Linus: Prove? Nothing much. A new product has been found, something of use to the world. So, a new industry moves into an undeveloped area. Factories go up, machines are brought in, a harbor is dug and you’re in business. It’s purely coincidental of course that people who've never seen a dime before suddenly have a dollar. And barefooted kids wear shoes and have their teeth fixed and their faces washed. What’s wrong with a kind of an urge that gives people libraries, hospitals, baseball diamonds and movies on a Saturday night?

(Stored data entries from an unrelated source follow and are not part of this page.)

## src/rtl/gcd_axi_pkg.sv

```systemverilog
// Shared constants and types for the GCD AXI data path.
// Both the burst loader and its skid buffer import this package.
package gcd_axi_pkg;

  localparam logic [1:0] BURST_INCR  = 2'b01;
  localparam logic [2:0] SIZE_8B     = 3'b011;

  localparam logic [1:0] RESP_OKAY   = 2'b00;
  localparam logic [1:0] RESP_EXOKAY = 2'b01;
  localparam logic [1:0] RESP_SLVERR = 2'b10;
  localparam logic [1:0] RESP_DECERR = 2'b11;

  // 1279-bit operands and 1284-bit results, carried in 64-bit beats
  localparam int ARG_BEATS = 20;
  localparam int RES_BEATS = 21;

  typedef enum logic [2:0] {
    ST_IDLE, ST_AW, ST_WD, ST_WB, ST_AR, ST_RD, ST_RPT
  } loader_state_t;

  // The numeric encoding already orders severity: DECERR > SLVERR > EXOKAY > OKAY
  function automatic logic [1:0] resp_worst(input logic [1:0] a, input logic [1:0] b);
    return (a > b) ? a : b;
  endfunction

endpackage

```

## src/rtl/gcd_axi_skid.sv

```systemverilog
// Two-entry valid/ready buffer between the local source stream and the W channel.
// Push and pop in the same cycle leave the occupancy unchanged.
module gcd_axi_skid
  import gcd_axi_pkg::*;
(
  input  logic        CLK,
  input  logic        RESET,
  input  logic [63:0] in_data,
  input  logic        in_valid,
  input  logic        out_ready,
  output logic [63:0] out_data,
  output logic        full,
  output logic        empty
);

  logic [63:0] mem [2];
  logic        wr_ptr;
  logic        rd_ptr;
  logic [1:0]  count;
  logic        push;
  logic        pop;

  assign full     = (count == 2'd2);
  assign empty    = (count == 2'd0);
  assign push     = in_valid & ~full;
  assign pop      = out_ready & ~empty;
  assign out_data = mem[rd_ptr];

  always_ff @(posedge CLK) begin
    if (RESET) begin
      wr_ptr <= 1'b0;
      rd_ptr <= 1'b0;
      count  <= 2'd0;
    end else begin
      if (push) wr_ptr <= ~wr_ptr;
      if (pop)  rd_ptr <= ~rd_ptr;
      case ({push, pop})
        2'b10:   count <= count + 2'd1;
        2'b01:   count <= count - 2'd1;
        default: count <= count;
      endcase
    end
  end

  always_ff @(posedge CLK) begin
    if (push) mem[wr_ptr] <= in_data;
  end

endmodule

```

## src/rtl/gcd_axi_loader.sv

```systemverilog
// AXI4 burst initiator: one local command becomes one INCR burst write or read.
// state | meaning
// IDLE  | waiting for a command
// AW/AR | address phase, valid held until ready
// WD    | write beats streamed from the skid buffer
// WB    | waiting for the write response
// RD    | read beats passed straight through to the sink
// RPT   | one-cycle completion report
module gcd_axi_loader
  import gcd_axi_pkg::*;
#(
  parameter logic [3:0] AXI_ID    = 4'h0,
  parameter int         MAX_BEATS = 32
) (
  input  logic        CLK,
  input  logic        RESET,
  input  logic        CMD_VALID,
  output logic        CMD_READY,
  input  logic        CMD_WRITE,
  input  logic [31:0] CMD_ADDR,
  input  logic [7:0]  CMD_LEN,
  input  logic [63:0] WR_DATA,
  input  logic        WR_VALID,
  output logic        WR_READY,
  output logic [63:0] RD_DATA,
  output logic        RD_VALID,
  input  logic        RD_READY,
  output logic        RD_LAST,
  output logic        DONE_VALID,
  output logic [1:0]  DONE_RESP,
  output logic        DONE_ERR,
  output logic [3:0]  M_AXI_AWID,
  output logic [31:0] M_AXI_AWADDR,
  output logic [7:0]  M_AXI_AWLEN,
  output logic [2:0]  M_AXI_AWSIZE,
  output logic [1:0]  M_AXI_AWBURST,
  output logic        M_AXI_AWLOCK,
  output logic [3:0]  M_AXI_AWCACHE,
  output logic [2:0]  M_AXI_AWPROT,
  output logic        M_AXI_AWVALID,
  input  logic        M_AXI_AWREADY,
  output logic [63:0] M_AXI_WDATA,
  output logic [7:0]  M_AXI_WSTRB,
  output logic        M_AXI_WLAST,
  output logic        M_AXI_WVALID,
  input  logic        M_AXI_WREADY,
  input  logic [3:0]  M_AXI_BID,
  input  logic [1:0]  M_AXI_BRESP,
  input  logic        M_AXI_BVALID,
  output logic        M_AXI_BREADY,
  output logic [3:0]  M_AXI_ARID,
  output logic [31:0] M_AXI_ARADDR,
  output logic [7:0]  M_AXI_ARLEN,
  output logic [2:0]  M_AXI_ARSIZE,
  output logic [1:0]  M_AXI_ARBURST,
  output logic        M_AXI_ARLOCK,
  output logic [3:0]  M_AXI_ARCACHE,
  output logic [2:0]  M_AXI_ARPROT,
  output logic        M_AXI_ARVALID,
  input  logic        M_AXI_ARREADY,
  input  logic [3:0]  M_AXI_RID,
  input  logic [63:0] M_AXI_RDATA,
  input  logic [1:0]  M_AXI_RRESP,
  input  logic        M_AXI_RLAST,
  input  logic        M_AXI_RVALID,
  output logic        M_AXI_RREADY
);

  loader_state_t state, state_nxt;
  logic [31:0] addr_q;
  logic [7:0]  len_q;
  logic [8:0]  src_cnt;
  logic [7:0]  w_cnt;
  logic [7:0]  r_cnt;
  logic [1:0]  resp_q;
  logic        err_q;
  logic [14:0] burst_end;
  logic        cmd_ok, cmd_fire, src_gate, src_fire, w_fire, b_fire, r_fire;
  logic        sk_full, sk_empty;

  // End of burst within its 4 KB page; must not pass 4096
  assign burst_end = {3'b000, CMD_ADDR[11:0]} + {3'b000, ({1'b0, CMD_LEN} + 9'd1), 3'b000};
  assign cmd_ok    = (CMD_ADDR[2:0] == 3'b000) && ({1'b0, CMD_LEN} < 9'(MAX_BEATS))
                     && (burst_end <= 15'd4096);

  assign CMD_READY = (state == ST_IDLE) && !RESET;
  assign cmd_fire  = CMD_VALID & CMD_READY;

  assign src_gate  = (state == ST_WD) && (src_cnt <= {1'b0, len_q});
  assign WR_READY  = src_gate & ~sk_full;
  assign src_fire  = WR_VALID & WR_READY;

  gcd_axi_skid u_skid (
    .CLK       (CLK),
    .RESET     (RESET),
    .in_data   (WR_DATA),
    .in_valid  (WR_VALID & src_gate),
    .out_ready (M_AXI_WREADY & (state == ST_WD)),
    .out_data  (M_AXI_WDATA),
    .full      (sk_full),
    .empty     (sk_empty)
  );

  assign M_AXI_WVALID = (state == ST_WD) && !sk_empty;
  assign M_AXI_WSTRB  = 8'hFF;
  assign M_AXI_WLAST  = (w_cnt == len_q);
  assign w_fire       = M_AXI_WVALID & M_AXI_WREADY;

  assign M_AXI_BREADY = (state == ST_WB);
  assign b_fire       = M_AXI_BVALID & M_AXI_BREADY;

  assign M_AXI_RREADY = (state == ST_RD) && RD_READY;
  assign RD_VALID     = (state == ST_RD) && M_AXI_RVALID;
  assign RD_DATA      = M_AXI_RDATA;
  assign RD_LAST      = (state == ST_RD) && (r_cnt == len_q);
  assign r_fire       = M_AXI_RVALID & M_AXI_RREADY;

  assign M_AXI_AWID    = AXI_ID;
  assign M_AXI_AWADDR  = addr_q;
  assign M_AXI_AWLEN   = len_q;
  assign M_AXI_AWSIZE  = SIZE_8B;
  assign M_AXI_AWBURST = BURST_INCR;
  assign M_AXI_AWLOCK  = 1'b0;
  assign M_AXI_AWCACHE = 4'b0000;
  assign M_AXI_AWPROT  = 3'b000;
  assign M_AXI_AWVALID = (state == ST_AW);

  assign M_AXI_ARID    = AXI_ID;
  assign M_AXI_ARADDR  = addr_q;
  assign M_AXI_ARLEN   = len_q;
  assign M_AXI_ARSIZE  = SIZE_8B;
  assign M_AXI_ARBURST = BURST_INCR;
  assign M_AXI_ARLOCK  = 1'b0;
  assign M_AXI_ARCACHE = 4'b0000;
  assign M_AXI_ARPROT  = 3'b000;
  assign M_AXI_ARVALID = (state == ST_AR);

  assign DONE_VALID = (state == ST_RPT);
  assign DONE_RESP  = resp_q;
  assign DONE_ERR   = err_q;

  always_ff @(posedge CLK) begin
    if (RESET) state <= ST_IDLE;
    else       state <= state_nxt;
  end

  always_comb begin
    state_nxt = state;
    case (state)
      ST_IDLE: if (cmd_fire) state_nxt = !cmd_ok ? ST_RPT : (CMD_WRITE ? ST_AW : ST_AR);
      ST_AW:   if (M_AXI_AWREADY) state_nxt = ST_WD;
      ST_WD:   if (w_fire && M_AXI_WLAST) state_nxt = ST_WB;
      ST_WB:   if (b_fire) state_nxt = ST_RPT;
      ST_AR:   if (M_AXI_ARREADY) state_nxt = ST_RD;
      ST_RD:   if (r_fire && (r_cnt == len_q)) state_nxt = ST_RPT;
      ST_RPT:  state_nxt = ST_IDLE;
      default: state_nxt = ST_IDLE;
    endcase
  end

  always_ff @(posedge CLK) begin
    if (RESET) begin
      addr_q  <= '0;
      len_q   <= '0;
      src_cnt <= '0;
      w_cnt   <= '0;
      r_cnt   <= '0;
      resp_q  <= RESP_OKAY;
      err_q   <= 1'b0;
    end else begin
      if (cmd_fire) begin
        addr_q  <= CMD_ADDR;
        len_q   <= CMD_LEN;
        src_cnt <= '0;
        w_cnt   <= '0;
        r_cnt   <= '0;
        resp_q  <= RESP_OKAY;
        err_q   <= ~cmd_ok;
      end
      if (src_fire) src_cnt <= src_cnt + 9'd1;
      if (w_fire)   w_cnt   <= w_cnt + 8'd1;
      if (b_fire) begin
        resp_q <= M_AXI_BRESP;
        err_q  <= (M_AXI_BID != AXI_ID);
      end
      // An early or missing RLAST is flagged but never shortens the count
      if (r_fire) begin
        r_cnt  <= r_cnt + 8'd1;
        resp_q <= resp_worst(resp_q, M_AXI_RRESP);
        if ((M_AXI_RID != AXI_ID) || (M_AXI_RLAST != (r_cnt == len_q))) err_q <= 1'b1;
      end
    end
  end

endmodule

```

If the mafia buys the lot instead of a mall, office, or factory developer, the city will not only receive less tax revenue, but will likely see its police force outgunned and outwitted, making neighborhoods less attractive to families and PhDs. More importantly, a mafia-influenced city--where violence exacts efficient payment and coercion--attracts different kinds of businesses and thus unreliable accounting as well as diminished transparency. Whereas most businesses seek to grow through superior service or products, the mafia grows as a way to evade taxation and to launder money.
Matt Levine, July 2020
In the EU, where the "Las Vegas" development model is being used to incentivize legitimacy, several blocks in Eastern Europe (aka former Soviet Union) have more dim-lighted casinos, wagering rooms, and upscale bars than Starbucks and McDonald's. In the United States, after "obscenity" charges became passé, content-neutral "time, manner, and place" restrictions required strip clubs, night clubs, hookah lounges, and other drug dealer hangouts to be away from schools, suburban moms, and anyone else with an 11 o'clock bedtime. 
Despite attempts at reasonable regulation, our ever-increasing levels of police funding and mafia growth--both of which reduce fertile ground otherwise able to foster economic diversity--indicate the balance of regulation has failed. 

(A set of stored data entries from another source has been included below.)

### src/rtl/cpu_seq_pkg.sv
// Shared definitions for the multicycle instruction sequencer:
// state encoding, WriteEn bit positions and the default halt opcode.
package cpu_seq_pkg;

  typedef enum logic [2:0] {
    ST_IDLE   = 3'd0,
    ST_FETCH  = 3'd1,
    ST_DECODE = 3'd2,
    ST_EXEC   = 3'd3,
    ST_MEM    = 3'd4,
    ST_WB     = 3'd5,
    ST_HALT   = 3'd6
  } state_t;

  localparam int WE_REG     = 6;
  localparam int WE_MARY    = 5;
  localparam int WE_SHELLEY = 4;
  localparam int WE_COMP    = 3;
  localparam int WE_RA      = 2;
  localparam int WE_PC      = 1;
  localparam int WE_SP      = 0;

  localparam logic [4:0] HALT_OP_DEFAULT = 5'b11111;

endpackage

### src/rtl/mem_wait_timer.sv
// Counts memory wait cycles; expired flags the wait cycle that brings the
// count up to the limit.
module mem_wait_timer #(
  parameter int W = 5
) (
  input  logic         clk,
  input  logic         rst,
  input  logic         clear,
  input  logic         count,
  input  logic [W-1:0] limit,
  output logic         expired
);

  logic [W-1:0] cnt_r;

  // wait-cycle counter, held at zero while clear is asserted
  always_ff @(posedge clk or posedge rst) begin
    if (rst) begin
      cnt_r <= {W{1'b0}};
    end else if (clear) begin
      cnt_r <= {W{1'b0}};
    end else if (count) begin
      cnt_r <= cnt_r + W'(1);
    end else begin
      cnt_r <= cnt_r;
    end
  end

  assign expired = count && (cnt_r == (limit - W'(1)));

endmodule

### src/rtl/instr_sequencer.sv
// Multicycle FETCH/DECODE/EXEC/MEM/WB sequencer: drives the memory handshake
// and gates the control unit's write enables to a single writeback cycle.
module instr_sequencer
  import cpu_seq_pkg::*;
#(
  parameter int         MEM_TIMEOUT = 16,
  parameter int         RC_W        = 16,
  parameter logic [4:0] HALT_OP     = HALT_OP_DEFAULT
) (
  input  logic            CLK,
  input  logic            Reset,
  input  logic            Run,
  input  logic            Stop,
  input  logic [4:0]      OPCODE,
  input  logic            flagbit,
  input  logic            CuMemRead,
  input  logic            CuMemWrite,
  input  logic [WE_REG:0] CuWriteEn,
  input  logic            MemReady,
  output logic            IRWrite,
  output logic            PCIncr,
  output logic            MemReq,
  output logic            MemWe,
  output logic [WE_REG:0] WriteEn,
  output logic [2:0]      State,
  output logic            Halted,
  output logic            Fault,
  output logic [RC_W-1:0] RetireCount
);

  localparam int TW = $clog2(MEM_TIMEOUT + 1);

  state_t          state_r, state_s;
  logic            fault_r, set_fault_s;
  logic            tmr_clear_s, tmr_count_s, tmr_expired_s;
  logic [RC_W-1:0] rc_r;
  logic            unused_s;

  assign unused_s = flagbit;

  mem_wait_timer #(.W(TW)) u_timer (
    .clk     (CLK),
    .rst     (Reset),
    .clear   (tmr_clear_s),
    .count   (tmr_count_s),
    .limit   (TW'(MEM_TIMEOUT)),
    .expired (tmr_expired_s)
  );

  // next-state and output decode; completion takes priority over timeout
  always_comb begin
    state_s     = state_r;
    set_fault_s = 1'b0;
    tmr_clear_s = 1'b1;
    tmr_count_s = 1'b0;
    IRWrite     = 1'b0;
    PCIncr      = 1'b0;
    MemReq      = 1'b0;
    MemWe       = 1'b0;
    WriteEn     = {(WE_REG+1){1'b0}};
    Halted      = 1'b0;
    case (state_r)
      ST_IDLE: begin
        if (Run) state_s = ST_FETCH;
        else     state_s = ST_IDLE;
      end
      ST_FETCH: begin
        MemReq      = 1'b1;
        IRWrite     = MemReady;
        PCIncr      = MemReady;
        tmr_clear_s = 1'b0;
        tmr_count_s = !MemReady;
        if (MemReady) begin
          state_s = ST_DECODE;
        end else if (tmr_expired_s) begin
          state_s     = ST_HALT;
          set_fault_s = 1'b1;
        end else begin
          state_s = ST_FETCH;
        end
      end
      ST_DECODE: begin
        if (OPCODE == HALT_OP) state_s = ST_HALT;
        else                   state_s = ST_EXEC;
      end
      ST_EXEC: begin
        if (CuMemRead || CuMemWrite) state_s = ST_MEM;
        else                         state_s = ST_WB;
      end
      ST_MEM: begin
        MemReq      = 1'b1;
        MemWe       = CuMemWrite;
        tmr_clear_s = 1'b0;
        tmr_count_s = !MemReady;
        if (MemReady) begin
          state_s = ST_WB;
        end else if (tmr_expired_s) begin
          state_s     = ST_HALT;
          set_fault_s = 1'b1;
        end else begin
          state_s = ST_MEM;
        end
      end
      ST_WB: begin
        WriteEn = CuWriteEn;
        if (Stop) state_s = ST_IDLE;
        else      state_s = ST_FETCH;
      end
      ST_HALT: begin
        Halted  = 1'b1;
        state_s = ST_HALT;
      end
      default: begin
        state_s     = ST_HALT;
        set_fault_s = 1'b1;
      end
    endcase
  end

  // state, sticky fault and retire counter
  always_ff @(posedge CLK or posedge Reset) begin
    if (Reset) begin
      state_r <= ST_IDLE;
      fault_r <= 1'b0;
      rc_r    <= {RC_W{1'b0}};
    end else begin
      state_r <= state_s;
      if (set_fault_s) fault_r <= 1'b1;
      else             fault_r <= fault_r;
      if (state_r == ST_WB) rc_r <= rc_r + RC_W'(1);
      else                  rc_r <= rc_r;
    end
  end

  assign State       = state_r;
  assign Fault       = fault_r;
  assign RetireCount = rc_r;

endmodule
### config.mk
export PLATFORM = sky130hd
export DESIGN_NAME = instr_sequencer
export DESIGN_NICKNAME = d
export VERILOG_FILES = /design/src/rtl/cpu_seq_pkg.sv /design/src/rtl/mem_wait_timer.sv /design/src/rtl/instr_sequencer.sv
export SDC_FILE = /design/constraint.sdc
export NUM_CORES = 1
export LEC_CHECK = 0
export CORE_ASPECT_RATIO = 1.25
export CORE_UTILIZATION = 25
export CTS_CLUSTER_SIZE = 28
export DETAILED_ROUTE_END_ITERATION = 6
export PLACE_DENSITY_LB_ADDON = 0.2
export SYNTH_ARGS = -nofsm -noshare
export SYNTH_HDL_FRONTEND = slang
export SYNTH_SLANG_ARGS = --single-unit
### constraint.sdc
create_clock -name CLK -period 2.4 [get_ports CLK]
set_clock_uncertainty 0.2 [all_clocks]
set_input_delay 0.48 -clock CLK [delete_from_list [all_inputs] [get_ports CLK]]
set_output_delay 0.48 -clock CLK [all_outputs]
set_load 0.02 [all_outputs]
# ---- Yosys cells after proc, flatten, opt, wreduce, memory -nomap -nowiden
# Index checks and enable logic that the tools add are counted.
dict set report totals {
  output_inout_bits 32
  wordCells 41
  regBits 25
  mem_count 0
  mem_bits_rw 0
  rom_bits 0
  latchBits 0
  input_bits 20
}
dict set report op_classes {
  mul 0
  n_lt_le_gt_ge 0
  mux 20
  n_addsub 2
  div 0
  n_bitwise 0
  shifts 0
  eq_ne 9
  reduce_logical 6
}
# op count
set op_table {}
lappend op_table {{3-bit case mux with 6 select lines} 1}
lappend op_table {{16-bit by 1-bit adder with 16-bit output (second input constant)} 1}
lappend op_table {{1-bit 2-to-1 mux} 10}
lappend op_table {{5-bit 2-to-1 mux} 2}
lappend op_table {{3-bit equality test (second input constant)} 3}
lappend op_table {{3-bit 2-to-1 mux} 3}
lappend op_table {{7-bit 2-to-1 mux} 1}
lappend op_table {{3-bit by 2-bit equality test with 1-bit output (second input constant)} 2}
lappend op_table {{5-bit by 1-bit adder with 5-bit output (second input constant)} 1}
lappend op_table {{5-bit by 4-bit equality test with 1-bit output (second input constant)} 1}
lappend op_table {{5-bit equality test (second input constant)} 1}
lappend op_table {{5-bit OR reduction} 1}
lappend op_table {{2-bit 2-to-1 mux} 2}
lappend op_table {{3-bit by 1-bit equality test with 1-bit output (second input constant)} 1}
lappend op_table {{3-bit logical NOT} 1}
lappend op_table {{2-bit by 1-bit inequality test with 1-bit output (second input constant)} 1}
lappend op_table {{1-bit case mux with 2 select lines} 1}
lappend op_table {{2-bit OR reduction} 1}
lappend op_table {{1-bit logical AND} 1}
lappend op_table {{1-bit logical NOT} 1}
lappend op_table {{1-bit logical OR} 1}

# ---- Longest topological paths before layout
dict set report logic_depth {
  ltp_word 7
  ltp_mapped 7
  ltp_nobuf 7
}

# ---- Modules after synthesis
# A second synthesis with hierarchy kept.
dict set report unflattened {
  hier_cells 152
  area_unflattened_um2 1493.9
}
# module instances area_each_um2 cells_per_inst seq_area_each_um2
set modules_own_cells {}
lappend modules_own_cells {instr_sequencer 1 1126.1 114 500.5}
lappend modules_own_cells {mem_wait_timer 1 367.9 38 125.1}

# ---- Least setup slack after synthesis
# No wires, ideal clock.
dict set report synth_timing {
  path_type {register -> output}
  from {register state_r[0] (netlist: State[0])}
  to {output PCIncr}
  arrival_ns 1.658
  path_slack_ns 0.062
  path_stages_with_launch 5
  required_time_ns 1.720
  path_buffers 2
  path_cell_list {dfrtp_1 > buf_2 > nand2b_1 > nor3b_1 > buf_4}
}
dict set report synth_via {
  elab_chain_len 2
}
# item line
set synth_lines {}
lappend synth_lines {{from (decl)} instr_sequencer.sv:33} ;# state_t state_r, state_s;
lappend synth_lines {{from (signal assigned)} instr_sequencer.sv:127} ;# state_r <= state_s;
lappend synth_lines {{3-bit by 1-bit equality test with 1-bit output} n/a}
lappend synth_lines {{1-bit 2-to-1 mux} n/a}
lappend synth_lines {{to (decl)} instr_sequencer.sv:21} ;# output logic PCIncr,
# Every way passes these cells.

# ---- Worst setup path in the final report
dict set report layout_timing {
  from {register state_r[2] (netlist: State[2])}
  to {output PCIncr}
}
dict set report layout_via {
  elab_chain_len 2
}
# item line
set layout_lines {}
lappend layout_lines {{3-bit by 1-bit equality test with 1-bit output} instr_sequencer.sv:62} ;# case (state_r)
lappend layout_lines {{1-bit 2-to-1 mux} instr_sequencer.sv:62}
# Every way passes these cells.

==> reports/metrics.yaml <==
outcome: "finished clean"
dieHeight_um: 83.0
syn_area_per_cell_um2: 10.6
netlist_instances: 124
worst_pin_slew_ns: 0.362
p_int_uw: 976
hold_viol: 0
synth_fp_nets: 147
place.gp.congestion: 0.726
arrival_ns: 1.57
endpoint_kind: "primary output"
p_sw_share_pct: 37.3
start_util_pct: 26.0
cts_tree: "built"
grt_pass1_wl_mm: 4.95
pwr-share-seq_pct: 37.8
setup_slack_ns: 0.150
pre_cts_ws_ns: -0.107
final-setup-viol-count: 0
drt-initial-drc-count: 64
path_cells: "nand2b_1, nor3b_1, dlygate4sd2_1"
htreeDepth: 1
drive_above_1_share_pct: 10.5
fp.dieArea_um2: 5540
crit_required_ns: 1.72
cts_sinks: 25
seqCellArea_um2: 628
cap_violations: 0
pin_count: 52
startpoint: "State[2]"
p_comb_share_pct: 46.7
cp_top_family: "simple AND/OR/NAND/NOR gates"
overflow: 0
final_max_slew_viol_count: 0
routed_wl_mm: 2.87
synthesis.area_um2: 1310
drc: 0
cp.depth: 3
grt_pass1_vias: 1103
dp_hpwl_mm: 2.24
fmax_mhz: 444
final_antenna_net_count: 0
grt_max_degree: 26
reg2regPathDepth: 7
synth_cell_types: 34
hold_start: "RetireCount[15]"
clk_latency_ns: 0.26
start_kind: "flop"
vias: 1070
hold_depth: 1
power_switching_uw: 581
max_slew_margin_pct: 75.8
die_w_um: 66.8
worstHoldPathType: "reg2reg"
crit_slowest_cell: "dfrtp_2"
clkPwrFrac_pct: 15.5
numPortBuffers: 50
period_share_pct: 93.8
numCtsBuffers: 3
ir_worst_vdd_mv: 0.420
rsz0062_at_grt: "false"
r2r-start: "u_timer.cnt_r[0]"
max_stage_delay_ns: 0.46
fin_util_pct: 38.8
antenna_found_initial: 0
worstPathMaxFanout: 6
coreArea_um2: 5040
rows: 29
fillCellCount: 486
routedWlPerCell_um: 11.8
postCtsSetupBuffers: 0
ys_seq_area_share_pct: 47.7
cts_root_buf: "clkbuf_8"
final_net_count: 205
insertedDiodeCount: 0
p_per_area_nw_per_um2: 795
dr.pass1.iters: 4
p_leak_nw: 0.948
clock_path_buffers: 2
finalCriticalPeriod_ns: 2.25
synth-seq-cells: 25
path_buf_inv: 1
grtUsageTotal_pct: 11.2
multiInputGateArea_um2: 636
clk_pin_slew_ns: 0.08
viasPerCell: 4.40
fin_cells: 243
criticalPathCategory: "reg2out"
placed_cells_incl_taps: 239
syn2layout_area_growth_pct: 49.3
yosysWarnings: 0
-- cell usage after synthesis --
master | number | area, um^2
ha_1 | 3 | 37.5
or2_4 | 1 | 8.76
mux2i_1 | 1 | 10.0
nand4_1 | 2 | 12.5
xor2_1 | 8 | 70.1
a31oi_1 | 2 | 12.5
nor3_1 | 2 | 10.0
a21oi_1 | 2 | 10.0
o21ai_1 | 1 | 5.00
a21boi_0 | 1 | 7.51
nand4b_1 | 1 | 8.76
o31ai_1 | 2 | 15.0
and3b_1 | 1 | 8.76
o221ai_1 | 1 | 8.76
nor2b_1 | 1 | 6.26
clkbuf_1 | 1 | 3.75
and3_1 | 4 | 25.0
dfrtp_1 | 25 | 626
nor2_1 | 12 | 45.0
mux4_2 | 1 | 22.5
a21o_1 | 1 | 7.51
buf_2 | 2 | 10.0
xnor2_1 | 10 | 87.6
nand3b_4 | 1 | 20.0
nand2_1 | 7 | 26.3
buf_4 | 2 | 15.0
nor4_4 | 1 | 21.3
mux2_2 | 1 | 11.3
and4_1 | 3 | 26.3
nand2b_1 | 3 | 18.8
and2_1 | 7 | 43.8
inv_1 | 6 | 22.5
nand3_1 | 5 | 25.0
nor3b_1 | 3 | 22.5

Lawyers, Judges, Police, Politicians, and Teachers Have Used Governmental Influence to Create Jobs but not Meaningful Economic Alternatives, Allowing Mafias and Nepotism to Prosper 

Somehow, laws designed to give politicians and police greater ability to shape communities have caused the mafia and informal economic actors to become more respected. Such a result is only possible if government has misused its powers to create an antiseptic or equivalent existence, rendering the mafia the more interesting one. This anti-hero script explains the tragedy of Western governments, which have delegated social services to religious institutions, especially the Catholic Church; divided themselves by litmus tests of abortion and death penalty rights; and promoted separate and unequal compensation and disciplinary terms favoring existing employees and fellow churchgoers, with the occasional minority highlighted to mislead taxpayers, results be damned. 

In 2008-09 California’s [government] teachers were predominantly white (70.1%) and female (72.4%), quite a different look from the student population that was 51.4% male and had major ethnic categories of 49.0% Hispanic, 27.9% white, 8.4% Asian, and 7.3% African-American.

Setting aside global tax reform, you'd think a decent education would be the antidote, and it's not as if American K-12 education lacks money--the California teachers' pension fund alone has 242 billion dollars--so the absence of an informed public must be attributed to journalistic abdication and institutional corruption. 
In fact, American education is so terrible at producing competent voters, few adults realize state constitutions exist or that only governmental activity falls under the 1st Amendment. 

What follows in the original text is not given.